-- EXTRACTED INFORMATION follows --
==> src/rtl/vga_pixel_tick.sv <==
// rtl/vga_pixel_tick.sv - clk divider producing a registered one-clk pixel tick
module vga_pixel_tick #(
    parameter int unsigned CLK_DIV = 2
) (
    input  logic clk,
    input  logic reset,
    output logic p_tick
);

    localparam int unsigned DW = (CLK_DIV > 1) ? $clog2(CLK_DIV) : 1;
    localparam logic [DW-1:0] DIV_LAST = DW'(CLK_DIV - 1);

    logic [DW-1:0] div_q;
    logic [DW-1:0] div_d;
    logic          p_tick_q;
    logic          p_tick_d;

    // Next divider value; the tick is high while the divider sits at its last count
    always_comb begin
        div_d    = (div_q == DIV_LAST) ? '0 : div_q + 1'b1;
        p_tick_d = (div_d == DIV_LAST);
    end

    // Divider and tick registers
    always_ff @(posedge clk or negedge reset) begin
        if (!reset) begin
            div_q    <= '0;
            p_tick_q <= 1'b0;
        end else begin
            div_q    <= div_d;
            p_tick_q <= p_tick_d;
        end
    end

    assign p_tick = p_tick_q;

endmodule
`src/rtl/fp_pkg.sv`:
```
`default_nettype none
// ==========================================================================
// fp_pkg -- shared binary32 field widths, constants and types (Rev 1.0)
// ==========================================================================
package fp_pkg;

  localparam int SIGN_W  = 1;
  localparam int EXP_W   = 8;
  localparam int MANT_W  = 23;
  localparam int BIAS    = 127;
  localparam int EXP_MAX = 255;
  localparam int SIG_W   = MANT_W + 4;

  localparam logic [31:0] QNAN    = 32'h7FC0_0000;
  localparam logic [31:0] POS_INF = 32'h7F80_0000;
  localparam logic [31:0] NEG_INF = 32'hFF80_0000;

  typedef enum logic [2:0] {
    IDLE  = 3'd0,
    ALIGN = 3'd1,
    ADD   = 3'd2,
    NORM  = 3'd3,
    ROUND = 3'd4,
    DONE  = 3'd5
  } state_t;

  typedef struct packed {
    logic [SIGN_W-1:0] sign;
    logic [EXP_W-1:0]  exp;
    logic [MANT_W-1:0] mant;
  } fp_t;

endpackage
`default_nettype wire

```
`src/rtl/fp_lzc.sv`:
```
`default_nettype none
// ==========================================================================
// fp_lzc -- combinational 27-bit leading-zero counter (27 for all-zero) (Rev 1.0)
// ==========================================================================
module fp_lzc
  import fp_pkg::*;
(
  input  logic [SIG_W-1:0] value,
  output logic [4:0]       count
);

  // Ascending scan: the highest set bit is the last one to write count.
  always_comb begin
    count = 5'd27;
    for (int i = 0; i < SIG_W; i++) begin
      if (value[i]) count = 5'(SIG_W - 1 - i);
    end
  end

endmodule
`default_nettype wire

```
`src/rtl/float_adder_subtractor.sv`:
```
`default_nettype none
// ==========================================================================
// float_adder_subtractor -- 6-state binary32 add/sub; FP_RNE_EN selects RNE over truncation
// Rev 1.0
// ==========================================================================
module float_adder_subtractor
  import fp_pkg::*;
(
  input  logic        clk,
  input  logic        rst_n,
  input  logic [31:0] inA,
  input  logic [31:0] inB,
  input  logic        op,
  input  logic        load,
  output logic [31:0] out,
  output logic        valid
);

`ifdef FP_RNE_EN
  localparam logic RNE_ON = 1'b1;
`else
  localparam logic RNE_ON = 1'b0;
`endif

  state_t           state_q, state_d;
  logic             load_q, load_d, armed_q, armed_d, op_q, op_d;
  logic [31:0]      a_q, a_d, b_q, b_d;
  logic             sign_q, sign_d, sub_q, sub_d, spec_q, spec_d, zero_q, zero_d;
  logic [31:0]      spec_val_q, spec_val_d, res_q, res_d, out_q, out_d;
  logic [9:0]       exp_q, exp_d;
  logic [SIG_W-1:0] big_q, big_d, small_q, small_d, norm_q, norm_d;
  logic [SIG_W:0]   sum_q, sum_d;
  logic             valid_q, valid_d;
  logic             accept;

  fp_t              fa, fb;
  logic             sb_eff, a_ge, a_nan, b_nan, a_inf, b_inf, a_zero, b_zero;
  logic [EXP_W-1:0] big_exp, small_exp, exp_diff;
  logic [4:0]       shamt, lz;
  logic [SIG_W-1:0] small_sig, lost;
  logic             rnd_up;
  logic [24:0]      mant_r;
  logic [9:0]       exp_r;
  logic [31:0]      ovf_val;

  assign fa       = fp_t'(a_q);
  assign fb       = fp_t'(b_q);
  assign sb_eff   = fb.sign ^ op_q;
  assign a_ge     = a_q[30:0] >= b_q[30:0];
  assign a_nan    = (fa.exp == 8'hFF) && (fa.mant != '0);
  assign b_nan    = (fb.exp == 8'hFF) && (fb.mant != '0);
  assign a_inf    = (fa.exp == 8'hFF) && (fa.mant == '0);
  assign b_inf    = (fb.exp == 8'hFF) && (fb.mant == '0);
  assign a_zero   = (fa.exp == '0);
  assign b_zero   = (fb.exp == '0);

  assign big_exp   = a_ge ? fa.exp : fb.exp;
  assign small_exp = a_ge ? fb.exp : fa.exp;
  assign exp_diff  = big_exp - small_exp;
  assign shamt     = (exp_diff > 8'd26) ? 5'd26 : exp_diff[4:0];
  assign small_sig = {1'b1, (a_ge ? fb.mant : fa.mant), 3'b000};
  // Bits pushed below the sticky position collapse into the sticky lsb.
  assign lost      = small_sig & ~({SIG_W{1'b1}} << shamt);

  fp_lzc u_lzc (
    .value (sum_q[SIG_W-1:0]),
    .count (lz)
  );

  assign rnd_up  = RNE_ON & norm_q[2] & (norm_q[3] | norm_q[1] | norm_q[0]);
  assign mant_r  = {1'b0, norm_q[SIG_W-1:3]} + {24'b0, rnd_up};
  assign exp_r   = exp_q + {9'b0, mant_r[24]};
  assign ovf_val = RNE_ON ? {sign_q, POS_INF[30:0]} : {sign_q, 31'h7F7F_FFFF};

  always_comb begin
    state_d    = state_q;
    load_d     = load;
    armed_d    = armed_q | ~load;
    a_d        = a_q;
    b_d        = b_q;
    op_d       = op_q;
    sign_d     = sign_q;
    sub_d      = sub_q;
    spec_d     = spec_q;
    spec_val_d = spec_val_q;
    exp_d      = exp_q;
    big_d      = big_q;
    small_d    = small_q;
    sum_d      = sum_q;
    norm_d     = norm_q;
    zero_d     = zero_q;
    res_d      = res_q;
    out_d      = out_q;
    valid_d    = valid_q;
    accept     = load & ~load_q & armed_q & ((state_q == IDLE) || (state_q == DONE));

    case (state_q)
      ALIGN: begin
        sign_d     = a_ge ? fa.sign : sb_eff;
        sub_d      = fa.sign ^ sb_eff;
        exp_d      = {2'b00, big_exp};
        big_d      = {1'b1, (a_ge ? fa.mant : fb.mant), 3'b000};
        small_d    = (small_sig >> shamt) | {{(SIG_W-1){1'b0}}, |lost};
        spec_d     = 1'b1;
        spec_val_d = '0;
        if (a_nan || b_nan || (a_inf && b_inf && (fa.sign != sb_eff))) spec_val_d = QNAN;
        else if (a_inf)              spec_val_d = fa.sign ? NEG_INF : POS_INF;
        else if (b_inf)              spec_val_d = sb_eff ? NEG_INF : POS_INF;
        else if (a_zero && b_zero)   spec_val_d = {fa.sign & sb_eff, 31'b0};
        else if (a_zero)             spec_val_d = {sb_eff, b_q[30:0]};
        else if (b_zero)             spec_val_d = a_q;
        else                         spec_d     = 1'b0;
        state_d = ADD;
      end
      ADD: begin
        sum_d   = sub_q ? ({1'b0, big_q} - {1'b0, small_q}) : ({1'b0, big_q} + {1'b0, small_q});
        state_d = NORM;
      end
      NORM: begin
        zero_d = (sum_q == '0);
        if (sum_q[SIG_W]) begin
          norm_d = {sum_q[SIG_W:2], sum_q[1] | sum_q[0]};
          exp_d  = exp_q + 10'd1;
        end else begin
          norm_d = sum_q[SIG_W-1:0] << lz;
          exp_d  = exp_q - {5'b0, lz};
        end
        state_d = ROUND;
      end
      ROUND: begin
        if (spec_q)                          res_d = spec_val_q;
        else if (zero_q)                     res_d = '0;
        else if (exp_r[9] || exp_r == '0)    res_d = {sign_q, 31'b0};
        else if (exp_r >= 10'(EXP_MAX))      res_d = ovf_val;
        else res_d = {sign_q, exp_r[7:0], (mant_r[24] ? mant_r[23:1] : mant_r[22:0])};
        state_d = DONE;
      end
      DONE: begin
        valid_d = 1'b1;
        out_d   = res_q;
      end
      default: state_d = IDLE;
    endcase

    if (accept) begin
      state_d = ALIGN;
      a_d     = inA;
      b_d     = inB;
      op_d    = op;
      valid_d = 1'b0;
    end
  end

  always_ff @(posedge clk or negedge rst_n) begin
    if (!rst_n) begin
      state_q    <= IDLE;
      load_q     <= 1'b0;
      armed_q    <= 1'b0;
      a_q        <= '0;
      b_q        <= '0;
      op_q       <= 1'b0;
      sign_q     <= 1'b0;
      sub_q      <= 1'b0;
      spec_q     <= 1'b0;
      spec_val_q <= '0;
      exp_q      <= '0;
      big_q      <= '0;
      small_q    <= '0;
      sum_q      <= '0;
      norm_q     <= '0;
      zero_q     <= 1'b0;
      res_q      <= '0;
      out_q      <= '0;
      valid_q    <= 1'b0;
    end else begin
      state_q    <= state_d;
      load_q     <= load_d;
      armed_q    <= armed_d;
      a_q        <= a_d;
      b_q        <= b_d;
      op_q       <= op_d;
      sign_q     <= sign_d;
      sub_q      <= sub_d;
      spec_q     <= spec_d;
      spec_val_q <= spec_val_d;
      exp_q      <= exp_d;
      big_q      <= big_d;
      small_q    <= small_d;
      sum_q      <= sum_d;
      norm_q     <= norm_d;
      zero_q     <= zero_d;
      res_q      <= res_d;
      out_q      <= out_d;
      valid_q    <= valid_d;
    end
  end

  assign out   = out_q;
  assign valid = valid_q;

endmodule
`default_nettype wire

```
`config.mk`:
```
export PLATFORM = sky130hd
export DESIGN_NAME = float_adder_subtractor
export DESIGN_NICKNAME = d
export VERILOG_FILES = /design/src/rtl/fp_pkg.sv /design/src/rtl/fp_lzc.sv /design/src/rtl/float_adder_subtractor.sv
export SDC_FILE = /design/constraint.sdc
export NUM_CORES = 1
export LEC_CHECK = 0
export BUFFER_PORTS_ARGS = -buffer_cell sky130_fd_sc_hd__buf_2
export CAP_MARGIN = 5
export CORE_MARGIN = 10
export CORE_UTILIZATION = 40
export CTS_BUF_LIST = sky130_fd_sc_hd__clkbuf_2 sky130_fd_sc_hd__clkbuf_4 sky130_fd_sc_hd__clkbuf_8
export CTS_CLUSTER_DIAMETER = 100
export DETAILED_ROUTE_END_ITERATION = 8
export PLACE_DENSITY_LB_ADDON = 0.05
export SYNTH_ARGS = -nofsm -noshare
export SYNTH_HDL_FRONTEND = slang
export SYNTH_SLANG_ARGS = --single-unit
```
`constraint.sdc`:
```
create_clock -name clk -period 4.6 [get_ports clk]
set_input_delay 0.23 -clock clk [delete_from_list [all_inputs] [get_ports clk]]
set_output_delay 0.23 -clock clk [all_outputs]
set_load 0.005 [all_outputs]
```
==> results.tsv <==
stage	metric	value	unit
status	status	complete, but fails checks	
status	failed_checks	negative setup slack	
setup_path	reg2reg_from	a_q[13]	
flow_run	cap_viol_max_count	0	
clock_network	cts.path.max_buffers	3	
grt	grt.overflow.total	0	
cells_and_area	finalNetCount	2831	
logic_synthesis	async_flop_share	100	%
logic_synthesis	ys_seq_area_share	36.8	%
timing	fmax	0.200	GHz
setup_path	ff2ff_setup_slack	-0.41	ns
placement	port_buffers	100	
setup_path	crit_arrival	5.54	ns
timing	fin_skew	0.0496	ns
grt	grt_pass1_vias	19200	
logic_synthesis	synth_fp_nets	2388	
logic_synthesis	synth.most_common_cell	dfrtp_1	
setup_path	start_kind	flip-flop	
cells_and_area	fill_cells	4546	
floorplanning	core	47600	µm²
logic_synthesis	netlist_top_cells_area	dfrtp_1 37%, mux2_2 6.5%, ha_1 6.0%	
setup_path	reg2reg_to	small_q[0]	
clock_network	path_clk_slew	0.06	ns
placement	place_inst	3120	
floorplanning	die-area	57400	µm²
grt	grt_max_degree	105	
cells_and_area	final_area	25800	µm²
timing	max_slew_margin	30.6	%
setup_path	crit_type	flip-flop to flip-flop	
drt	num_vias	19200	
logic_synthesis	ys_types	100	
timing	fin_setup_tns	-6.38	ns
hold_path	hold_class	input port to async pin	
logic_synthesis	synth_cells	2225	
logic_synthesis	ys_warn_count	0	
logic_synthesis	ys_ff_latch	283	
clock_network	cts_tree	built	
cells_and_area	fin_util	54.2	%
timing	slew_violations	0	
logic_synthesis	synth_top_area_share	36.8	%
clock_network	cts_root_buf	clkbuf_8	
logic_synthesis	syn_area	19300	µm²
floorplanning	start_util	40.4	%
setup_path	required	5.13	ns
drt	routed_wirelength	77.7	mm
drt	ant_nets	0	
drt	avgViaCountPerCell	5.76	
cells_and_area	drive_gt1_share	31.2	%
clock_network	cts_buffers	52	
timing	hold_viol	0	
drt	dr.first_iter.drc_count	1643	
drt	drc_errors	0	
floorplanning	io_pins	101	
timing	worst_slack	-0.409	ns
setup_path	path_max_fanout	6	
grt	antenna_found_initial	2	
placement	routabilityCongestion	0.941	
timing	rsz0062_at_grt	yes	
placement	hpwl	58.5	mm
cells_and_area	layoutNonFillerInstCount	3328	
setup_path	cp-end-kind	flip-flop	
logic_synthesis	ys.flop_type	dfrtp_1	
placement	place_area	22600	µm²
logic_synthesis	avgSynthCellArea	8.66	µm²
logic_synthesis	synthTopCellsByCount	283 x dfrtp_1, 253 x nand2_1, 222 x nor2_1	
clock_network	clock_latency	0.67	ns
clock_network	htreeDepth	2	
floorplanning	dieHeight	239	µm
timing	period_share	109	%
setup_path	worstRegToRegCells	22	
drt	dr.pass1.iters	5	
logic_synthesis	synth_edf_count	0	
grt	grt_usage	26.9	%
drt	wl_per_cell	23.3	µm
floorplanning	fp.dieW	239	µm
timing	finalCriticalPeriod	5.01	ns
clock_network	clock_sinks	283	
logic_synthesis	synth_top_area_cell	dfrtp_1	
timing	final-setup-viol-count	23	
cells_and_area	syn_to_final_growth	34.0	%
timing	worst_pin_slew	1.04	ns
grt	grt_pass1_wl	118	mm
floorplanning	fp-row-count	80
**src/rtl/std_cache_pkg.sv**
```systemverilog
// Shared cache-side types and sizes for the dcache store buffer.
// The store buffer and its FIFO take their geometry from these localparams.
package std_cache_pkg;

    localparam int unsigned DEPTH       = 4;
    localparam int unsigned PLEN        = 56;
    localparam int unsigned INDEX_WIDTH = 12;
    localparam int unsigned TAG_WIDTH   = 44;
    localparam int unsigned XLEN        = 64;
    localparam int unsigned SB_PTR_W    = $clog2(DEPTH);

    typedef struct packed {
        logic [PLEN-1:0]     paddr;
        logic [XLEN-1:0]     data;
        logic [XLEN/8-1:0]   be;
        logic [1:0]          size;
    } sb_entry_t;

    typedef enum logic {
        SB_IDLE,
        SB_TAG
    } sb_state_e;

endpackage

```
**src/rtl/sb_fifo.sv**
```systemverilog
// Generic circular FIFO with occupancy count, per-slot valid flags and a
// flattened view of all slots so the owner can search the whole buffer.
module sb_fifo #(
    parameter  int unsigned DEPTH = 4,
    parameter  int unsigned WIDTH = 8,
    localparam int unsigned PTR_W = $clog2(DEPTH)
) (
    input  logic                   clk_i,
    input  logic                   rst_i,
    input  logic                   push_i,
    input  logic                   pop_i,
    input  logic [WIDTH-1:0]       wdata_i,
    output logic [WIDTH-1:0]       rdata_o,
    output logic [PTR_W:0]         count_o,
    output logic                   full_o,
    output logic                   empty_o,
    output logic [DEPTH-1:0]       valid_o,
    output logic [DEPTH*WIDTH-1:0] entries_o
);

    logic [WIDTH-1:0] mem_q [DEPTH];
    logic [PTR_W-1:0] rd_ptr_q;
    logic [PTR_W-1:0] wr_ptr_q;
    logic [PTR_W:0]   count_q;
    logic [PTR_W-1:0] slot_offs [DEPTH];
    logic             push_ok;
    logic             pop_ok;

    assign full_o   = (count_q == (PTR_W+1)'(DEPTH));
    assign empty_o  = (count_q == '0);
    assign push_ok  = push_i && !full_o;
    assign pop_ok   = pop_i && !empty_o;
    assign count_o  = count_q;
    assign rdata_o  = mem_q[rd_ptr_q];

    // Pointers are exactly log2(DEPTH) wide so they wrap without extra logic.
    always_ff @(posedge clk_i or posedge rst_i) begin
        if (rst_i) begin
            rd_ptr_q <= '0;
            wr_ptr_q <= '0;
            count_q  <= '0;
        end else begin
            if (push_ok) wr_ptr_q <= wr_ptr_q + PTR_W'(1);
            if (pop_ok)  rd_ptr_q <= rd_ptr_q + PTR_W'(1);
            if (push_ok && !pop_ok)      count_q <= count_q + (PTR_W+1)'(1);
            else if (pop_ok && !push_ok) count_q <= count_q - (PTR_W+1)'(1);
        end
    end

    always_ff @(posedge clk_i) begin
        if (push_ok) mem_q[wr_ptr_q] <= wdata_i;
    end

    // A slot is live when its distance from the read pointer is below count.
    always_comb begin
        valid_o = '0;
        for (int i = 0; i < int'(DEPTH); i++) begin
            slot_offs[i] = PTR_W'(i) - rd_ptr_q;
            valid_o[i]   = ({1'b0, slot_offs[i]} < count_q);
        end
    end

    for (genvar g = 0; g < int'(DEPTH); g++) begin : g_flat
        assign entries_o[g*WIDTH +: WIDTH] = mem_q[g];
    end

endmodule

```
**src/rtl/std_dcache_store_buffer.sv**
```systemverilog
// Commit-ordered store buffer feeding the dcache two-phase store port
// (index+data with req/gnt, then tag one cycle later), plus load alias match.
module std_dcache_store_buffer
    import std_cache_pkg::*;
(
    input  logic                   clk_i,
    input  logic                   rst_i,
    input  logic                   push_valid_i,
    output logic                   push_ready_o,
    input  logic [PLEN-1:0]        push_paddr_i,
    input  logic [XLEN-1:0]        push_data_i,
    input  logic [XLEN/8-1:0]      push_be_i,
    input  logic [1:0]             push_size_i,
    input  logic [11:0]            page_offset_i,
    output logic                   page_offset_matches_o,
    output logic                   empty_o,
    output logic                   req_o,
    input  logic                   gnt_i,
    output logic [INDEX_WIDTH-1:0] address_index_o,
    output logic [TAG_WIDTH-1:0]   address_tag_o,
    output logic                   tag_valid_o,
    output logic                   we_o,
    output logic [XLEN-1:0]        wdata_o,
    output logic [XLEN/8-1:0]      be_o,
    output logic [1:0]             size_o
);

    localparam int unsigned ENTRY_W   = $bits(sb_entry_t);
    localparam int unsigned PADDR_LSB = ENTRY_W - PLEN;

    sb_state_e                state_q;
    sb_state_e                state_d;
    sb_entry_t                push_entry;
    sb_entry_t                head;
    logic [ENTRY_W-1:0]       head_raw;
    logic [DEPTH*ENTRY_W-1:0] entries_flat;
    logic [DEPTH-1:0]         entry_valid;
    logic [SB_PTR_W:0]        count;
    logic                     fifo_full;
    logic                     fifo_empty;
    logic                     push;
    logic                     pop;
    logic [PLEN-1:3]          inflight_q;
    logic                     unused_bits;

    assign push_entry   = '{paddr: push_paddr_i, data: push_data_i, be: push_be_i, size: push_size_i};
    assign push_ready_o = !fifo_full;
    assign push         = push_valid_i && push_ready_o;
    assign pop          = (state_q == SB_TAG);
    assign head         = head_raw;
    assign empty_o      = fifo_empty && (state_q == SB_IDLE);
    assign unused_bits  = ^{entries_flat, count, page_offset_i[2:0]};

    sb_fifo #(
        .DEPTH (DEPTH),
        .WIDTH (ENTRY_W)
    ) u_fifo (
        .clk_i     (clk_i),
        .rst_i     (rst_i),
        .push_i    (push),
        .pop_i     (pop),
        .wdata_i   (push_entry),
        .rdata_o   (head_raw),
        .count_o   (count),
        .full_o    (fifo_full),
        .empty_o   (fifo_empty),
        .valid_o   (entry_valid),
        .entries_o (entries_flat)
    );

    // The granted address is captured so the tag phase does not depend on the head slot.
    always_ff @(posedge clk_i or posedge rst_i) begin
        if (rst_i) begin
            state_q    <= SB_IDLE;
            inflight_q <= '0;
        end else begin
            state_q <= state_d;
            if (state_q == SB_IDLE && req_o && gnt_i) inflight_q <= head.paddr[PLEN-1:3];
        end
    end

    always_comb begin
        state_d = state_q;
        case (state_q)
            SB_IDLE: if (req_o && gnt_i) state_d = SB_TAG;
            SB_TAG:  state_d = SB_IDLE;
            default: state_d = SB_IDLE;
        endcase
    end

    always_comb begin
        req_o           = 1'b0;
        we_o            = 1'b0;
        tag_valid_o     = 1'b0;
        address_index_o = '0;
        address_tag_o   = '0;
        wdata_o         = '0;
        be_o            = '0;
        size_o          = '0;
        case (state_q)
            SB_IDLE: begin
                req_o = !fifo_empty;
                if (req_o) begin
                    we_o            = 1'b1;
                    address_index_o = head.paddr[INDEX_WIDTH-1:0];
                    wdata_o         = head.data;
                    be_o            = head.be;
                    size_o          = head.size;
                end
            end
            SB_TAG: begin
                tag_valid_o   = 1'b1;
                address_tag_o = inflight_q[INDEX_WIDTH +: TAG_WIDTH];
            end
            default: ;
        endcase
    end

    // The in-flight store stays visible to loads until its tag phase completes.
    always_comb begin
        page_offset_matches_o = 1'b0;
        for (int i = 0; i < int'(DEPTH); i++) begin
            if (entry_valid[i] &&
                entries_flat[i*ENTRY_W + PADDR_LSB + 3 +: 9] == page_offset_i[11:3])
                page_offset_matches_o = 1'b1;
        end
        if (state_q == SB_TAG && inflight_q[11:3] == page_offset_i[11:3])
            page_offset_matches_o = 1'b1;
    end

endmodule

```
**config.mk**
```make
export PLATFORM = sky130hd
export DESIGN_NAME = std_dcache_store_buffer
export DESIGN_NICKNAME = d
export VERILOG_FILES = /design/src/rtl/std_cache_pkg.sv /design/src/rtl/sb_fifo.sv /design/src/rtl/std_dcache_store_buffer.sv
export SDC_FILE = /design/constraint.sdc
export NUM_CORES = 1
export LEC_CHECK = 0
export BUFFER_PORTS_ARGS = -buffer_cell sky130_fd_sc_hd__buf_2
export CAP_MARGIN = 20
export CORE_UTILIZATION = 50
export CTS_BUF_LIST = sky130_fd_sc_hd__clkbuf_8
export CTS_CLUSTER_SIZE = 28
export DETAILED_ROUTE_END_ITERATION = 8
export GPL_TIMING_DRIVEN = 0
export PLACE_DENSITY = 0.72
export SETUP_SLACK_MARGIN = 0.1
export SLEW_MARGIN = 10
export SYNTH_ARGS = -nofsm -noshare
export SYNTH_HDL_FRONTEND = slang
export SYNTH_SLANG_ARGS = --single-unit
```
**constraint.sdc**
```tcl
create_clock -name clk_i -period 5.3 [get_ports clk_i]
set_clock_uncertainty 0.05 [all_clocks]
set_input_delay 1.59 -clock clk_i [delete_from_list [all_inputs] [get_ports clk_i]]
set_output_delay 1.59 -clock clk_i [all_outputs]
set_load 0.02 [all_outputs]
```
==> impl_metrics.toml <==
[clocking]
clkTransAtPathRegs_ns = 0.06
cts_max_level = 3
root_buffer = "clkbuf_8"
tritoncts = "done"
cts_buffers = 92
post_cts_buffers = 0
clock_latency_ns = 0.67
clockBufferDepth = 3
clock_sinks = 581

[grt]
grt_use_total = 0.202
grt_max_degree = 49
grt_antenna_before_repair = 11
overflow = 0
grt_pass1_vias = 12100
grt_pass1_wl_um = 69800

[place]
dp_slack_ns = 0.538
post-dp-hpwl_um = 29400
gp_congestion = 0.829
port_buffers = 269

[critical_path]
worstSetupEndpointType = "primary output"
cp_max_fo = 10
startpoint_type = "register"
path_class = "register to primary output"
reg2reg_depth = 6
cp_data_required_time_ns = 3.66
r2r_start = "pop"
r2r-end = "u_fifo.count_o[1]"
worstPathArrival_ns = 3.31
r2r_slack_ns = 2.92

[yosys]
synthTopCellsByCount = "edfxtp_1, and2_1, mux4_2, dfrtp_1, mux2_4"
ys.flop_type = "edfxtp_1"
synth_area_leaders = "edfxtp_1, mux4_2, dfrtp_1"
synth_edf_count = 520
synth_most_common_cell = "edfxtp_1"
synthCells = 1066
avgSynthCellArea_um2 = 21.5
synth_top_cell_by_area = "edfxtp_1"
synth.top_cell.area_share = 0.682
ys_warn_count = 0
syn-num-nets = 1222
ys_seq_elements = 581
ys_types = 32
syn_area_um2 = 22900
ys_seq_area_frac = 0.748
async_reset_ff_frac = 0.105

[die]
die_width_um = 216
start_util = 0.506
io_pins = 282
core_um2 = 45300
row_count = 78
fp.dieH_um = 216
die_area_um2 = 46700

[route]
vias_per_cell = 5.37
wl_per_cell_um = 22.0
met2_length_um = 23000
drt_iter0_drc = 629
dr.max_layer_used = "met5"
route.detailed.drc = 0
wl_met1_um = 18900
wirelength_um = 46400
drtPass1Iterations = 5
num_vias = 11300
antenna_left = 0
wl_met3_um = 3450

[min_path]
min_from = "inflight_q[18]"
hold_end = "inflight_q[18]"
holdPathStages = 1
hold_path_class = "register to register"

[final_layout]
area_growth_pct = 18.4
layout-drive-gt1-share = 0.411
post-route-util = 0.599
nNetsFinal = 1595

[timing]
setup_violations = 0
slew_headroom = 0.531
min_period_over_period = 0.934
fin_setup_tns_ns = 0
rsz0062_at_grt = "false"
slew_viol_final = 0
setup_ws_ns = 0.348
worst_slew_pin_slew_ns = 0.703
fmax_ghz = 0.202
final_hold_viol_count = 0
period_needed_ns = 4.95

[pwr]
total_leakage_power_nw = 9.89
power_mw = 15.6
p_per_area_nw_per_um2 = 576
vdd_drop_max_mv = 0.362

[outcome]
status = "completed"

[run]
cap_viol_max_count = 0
-- EXTRACTED INFORMATION concluded --
Look above and repeat, character for character, the lines from the first one to the line with "if (!reset) begin", counting both.

==> src/rtl/vga_pixel_tick.sv <==
// rtl/vga_pixel_tick.sv - clk divider producing a registered one-clk pixel tick
module vga_pixel_tick #(
    parameter int unsigned CLK_DIV = 2
) (
    input  logic clk,
    input  logic reset,
    output logic p_tick
);

    localparam int unsigned DW = (CLK_DIV > 1) ? $clog2(CLK_DIV) : 1;
    localparam logic [DW-1:0] DIV_LAST = DW'(CLK_DIV - 1);

    logic [DW-1:0] div_q;
    logic [DW-1:0] div_d;
    logic          p_tick_q;
    logic          p_tick_d;

    // Next divider value; the tick is high while the divider sits at its last count
    always_comb begin
        div_d    = (div_q == DIV_LAST) ? '0 : div_q + 1'b1;
        p_tick_d = (div_d == DIV_LAST);
    end

    // Divider and tick registers
    always_ff @(posedge clk or negedge reset) begin
        if (!reset) begin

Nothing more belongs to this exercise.